A campaign encouraging residents of Seychelles to drink tap water instead of bottled water has been met with questions about municipal water quality in the island nation.
The campaign, which has been on Nature Seychelles' Facebook page since August, had an environmental aim - to reduce the number of plastic bottles being disposed of in nature.
"In Seychelles, despite the bottles being made of PET and potentially recyclable, a lot is simply thrown away," said Nirmal Jivan Shah, the chief executive of Nature Seychelles.
He added that "bottled water is not cheap and with the high cost of living in Seychelles, buying bottled water adds a huge amount to an individual's or household's budget."
The Public Utilities Corporation (PUC), the sole provider of treated water in the country, charges $0.57 (7.80SCR) per unit whereas a litre of bottled water sells at a minimum price of $0.7 (SCR10).
Shah feels that Public Utilities Corporation and the Ministry of Environment have a huge amount of awareness-raising and advocacy work to do to persuade people of the quality of the treated water.
"I think we are proud to say that much of the population of Seychelles has access to potable water, a constitutional right and a sustainable development goal, yet if people are suspicious of the integrity of this water and believe it is not "potable", there is something grossly wrong somewhere," said Shah.
Tap water in the 115-island archipelago in the western Indian Ocean is being described as unsafe for direct consumption by those who commented on the Facebook post.
"There are times the colour of the water is yellow or orange, and in cases of heavy rains, it is translucent in colour. PUC water is also 'hard water' with high levels of Ca2+ (Calcium ions) which eventually results in kidney stones," one person said.

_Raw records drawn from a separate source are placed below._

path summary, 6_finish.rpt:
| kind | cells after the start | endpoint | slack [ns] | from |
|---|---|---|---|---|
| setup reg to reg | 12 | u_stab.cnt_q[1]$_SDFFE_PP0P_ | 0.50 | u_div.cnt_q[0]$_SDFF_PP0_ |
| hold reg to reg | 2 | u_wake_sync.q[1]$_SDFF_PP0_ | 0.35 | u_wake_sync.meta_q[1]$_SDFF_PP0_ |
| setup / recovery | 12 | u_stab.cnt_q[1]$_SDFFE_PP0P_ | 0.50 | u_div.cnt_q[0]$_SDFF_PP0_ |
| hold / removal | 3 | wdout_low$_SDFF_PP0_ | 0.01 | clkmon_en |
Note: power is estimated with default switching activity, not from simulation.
## config.mk

```make
export PLATFORM = sky130hd
export DESIGN_NAME = dfe_core
export DESIGN_NICKNAME = d
export VERILOG_FILES = /design/src/rtl/dfe_pkg.sv /design/src/rtl/dfe_alu.sv /design/src/rtl/dfe_rr_arb.sv /design/src/rtl/dfe_outq.sv /design/src/rtl/dfe_core.sv
export SDC_FILE = /design/constraint.sdc
export NUM_CORES = 2
export LEC_CHECK = 0
export BUFFER_PORTS_ARGS = -buffer_cell sky130_fd_sc_hd__buf_4
export CAP_MARGIN = 20
export CORE_MARGIN = 1.5
export CORE_UTILIZATION = 45
export DETAILED_ROUTE_END_ITERATION = 10
export GPL_ROUTABILITY_DRIVEN = 1
export PLACE_DENSITY_LB_ADDON = 0.2
export SYNTH_ARGS = -nofsm -noshare
export SYNTH_HDL_FRONTEND = slang
export SYNTH_SLANG_ARGS = --single-unit
```

## constraint.sdc

```tcl
create_clock -name clk -period 10 [get_ports clk]
set_input_delay 1 -clock clk [delete_from_list [all_inputs] [get_ports clk]]
set_output_delay 1 -clock clk [all_outputs]
set_load 0.01 [all_outputs]
```
**config.mk**
```make
export PLATFORM = sky130hd
export DESIGN_NAME = mbd_top
export DESIGN_NICKNAME = d
export VERILOG_FILES = /design/src/rtl/mbd_pkg.sv /design/src/rtl/mbd_phase_latch.sv /design/src/rtl/mbd_txn_track.sv /design/src/rtl/mbd_top.sv
export SDC_FILE = /design/constraint.sdc
export NUM_CORES = 1
export LEC_CHECK = 0
export BUFFER_PORTS_ARGS = -buffer_cell sky130_fd_sc_hd__buf_2
export CAP_MARGIN = 0
export CELL_PAD_IN_SITES_DETAIL_PLACEMENT = 0
export CELL_PAD_IN_SITES_GLOBAL_PLACEMENT = 1
export CORE_ASPECT_RATIO = 1.75
export CORE_MARGIN = 10
export CORE_UTILIZATION = 39
export DETAILED_ROUTE_END_ITERATION = 10
export PLACE_DENSITY_LB_ADDON = 0.1
export SYNTH_ARGS = -nofsm -noshare
export SYNTH_HDL_FRONTEND = slang
export SYNTH_HIERARCHICAL = 1
export SYNTH_SLANG_ARGS = --single-unit
```
**constraint.sdc**
```tcl
create_clock -name clk -period 1.3 [get_ports clk]
set_clock_uncertainty 0.1 [all_clocks]
set_input_delay 0.195 -clock clk [delete_from_list [all_inputs] [get_ports clk]]
set_output_delay 0.195 -clock clk [all_outputs]
set_load 0.005 [all_outputs]
```
File: src/rtl/piso_shift.sv
module piso_shift #(
  parameter int WORD_W = 8
) (
  input  logic              clk,
  input  logic              rst,
  input  logic              load,
  input  logic              tick,
  input  logic [WORD_W-1:0] word,
  output logic              ser
);
  logic [WORD_W-1:0] sh_q;
  logic              ser_q;

  always_ff @(posedge clk) begin
    if (rst) begin
      sh_q  <= '0;
      ser_q <= 1'b0;
    end else begin
      if (load) begin
        sh_q <= word;
      end else if (tick) begin
        sh_q <= {1'b0, sh_q[WORD_W-1:1]};
      end
      ser_q <= tick ? sh_q[0] : 1'b0;
    end
  end

  assign ser = ser_q;
endmodule

File: src/rtl/strobe_ser_tx.sv
module strobe_ser_tx
  import strobe_ser_tx_pkg::*;
#(
  parameter int WORD_W = 8
) (
  input  logic              clk,
  input  logic              rst,
  input  logic              load_i,
  input  logic [WORD_W-1:0] word_i,
  input  logic              clear_i,
  output logic              ser_o,
  output logic              strb_o,
  output logic              done_o
);
  localparam int CW = cnt_bits(WORD_W);
  localparam logic [CW-1:0] PENULT = CW'(WORD_W - 1);

  logic          run_en, stop, tick, load_ok, clear_ok;
  logic          armed_q, strb_q, done_q;
  logic [CW-1:0] bit_cnt;

  assign load_ok  = load_i & armed_q & ~run_en;
  assign clear_ok = clear_i & ~run_en;
  assign tick     = run_en & ~stop;

  always_ff @(posedge clk) begin
    if (rst) begin
      armed_q <= 1'b1;
      strb_q  <= 1'b0;
      done_q  <= 1'b0;
    end else begin
      if (load_ok)       armed_q <= 1'b0;
      else if (clear_ok) armed_q <= 1'b1;
      if (load_ok) strb_q <= ~strb_q;
      done_q <= tick && (bit_cnt == PENULT);
    end
  end

  strb_edge_ctrl u_ctrl (
    .clk    (clk),
    .rst    (rst),
    .strb   (strb_q),
    .stop   (stop),
    .run_en (run_en)
  );

  bit_counter #(.WORD_W(WORD_W)) u_cnt (
    .clk  (clk),
    .rst  (rst),
    .clr  (clear_ok | load_ok),
    .tick (tick),
    .cnt  (bit_cnt),
    .stop (stop)
  );

  piso_shift #(.WORD_W(WORD_W)) u_sh (
    .clk  (clk),
    .rst  (rst),
    .load (load_ok),
    .tick (tick),
    .word (word_i),
    .ser  (ser_o)
  );

  assign strb_o = strb_q;
  assign done_o = done_q;
endmodule

File: config.mk
export PLATFORM = sky130hd
export DESIGN_NAME = strobe_ser_tx
export DESIGN_NICKNAME = d
export VERILOG_FILES = /design/src/rtl/strobe_ser_tx_pkg.sv /design/src/rtl/strb_edge_ctrl.sv /design/src/rtl/bit_counter.sv /design/src/rtl/piso_shift.sv /design/src/rtl/strobe_ser_tx.sv
export SDC_FILE = /design/constraint.sdc
export NUM_CORES = 1
export LEC_CHECK = 0
export BUFFER_PORTS_ARGS = -buffer_cell sky130_fd_sc_hd__buf_2
export CORE_MARGIN = 4
export CORE_UTILIZATION = 55
export DETAILED_ROUTE_END_ITERATION = 6
export PLACE_DENSITY_LB_ADDON = 0.08
export REMOVE_ABC_BUFFERS = 1
export SYNTH_ARGS = -nofsm -noshare
export SYNTH_HDL_FRONTEND = slang
export SYNTH_SLANG_ARGS = --single-unit
File: constraint.sdc
create_clock -name clk -period 2.9 [get_ports clk]
set_clock_uncertainty 0.2 [all_clocks]
set_input_delay 0.58 -clock clk [delete_from_list [all_inputs] [get_ports clk]]
set_output_delay 0.58 -clock clk [all_outputs]
set_load 0.02 [all_outputs]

Other comments expressed concerns with the level of chlorine used in water treatment and the desalinated water being supplied to consumers.
Another suggested that "PUC should publish results of water testing per district on a weekly basis" which will facilitate the purchase of water filters that can be used at home.
SNA sent questions relating to the post to the chief executive of PUC, Philippe Morin whose only comment was "our water is better than any water."
Many contributors to the post said that they prefer drinking bottled water as they feel that the quality of the water is safer. However, not everyone agreed to this, saying bottled water is exposed to the sun for hours before being delivered to retail outlets. This causes the water to react to the plastic, becoming a health hazard to the public.
Speaking to SNA Serge Durup, owner of Eau Val Riche- a mineral water bottling company, said, "it is the distributor who exposes the water to the sun if the extent exposure is taking place. Companies that produce bottled water must make sure that their distributors are covering the products when they are delivering them to shops."
Durup said he works with only one distributor and made sure from the very beginning that he had the necessary equipment including a covered pickup truck. "He is not allowed to leave my factory without covering the water bottles," he added.
Durup said he does not think that that bottles exposed to the sun are a major issue in Seychelles and that "for the sun to have an effect on the water, the bottles have to be extensively exposed for about four or five hours of direct exposure."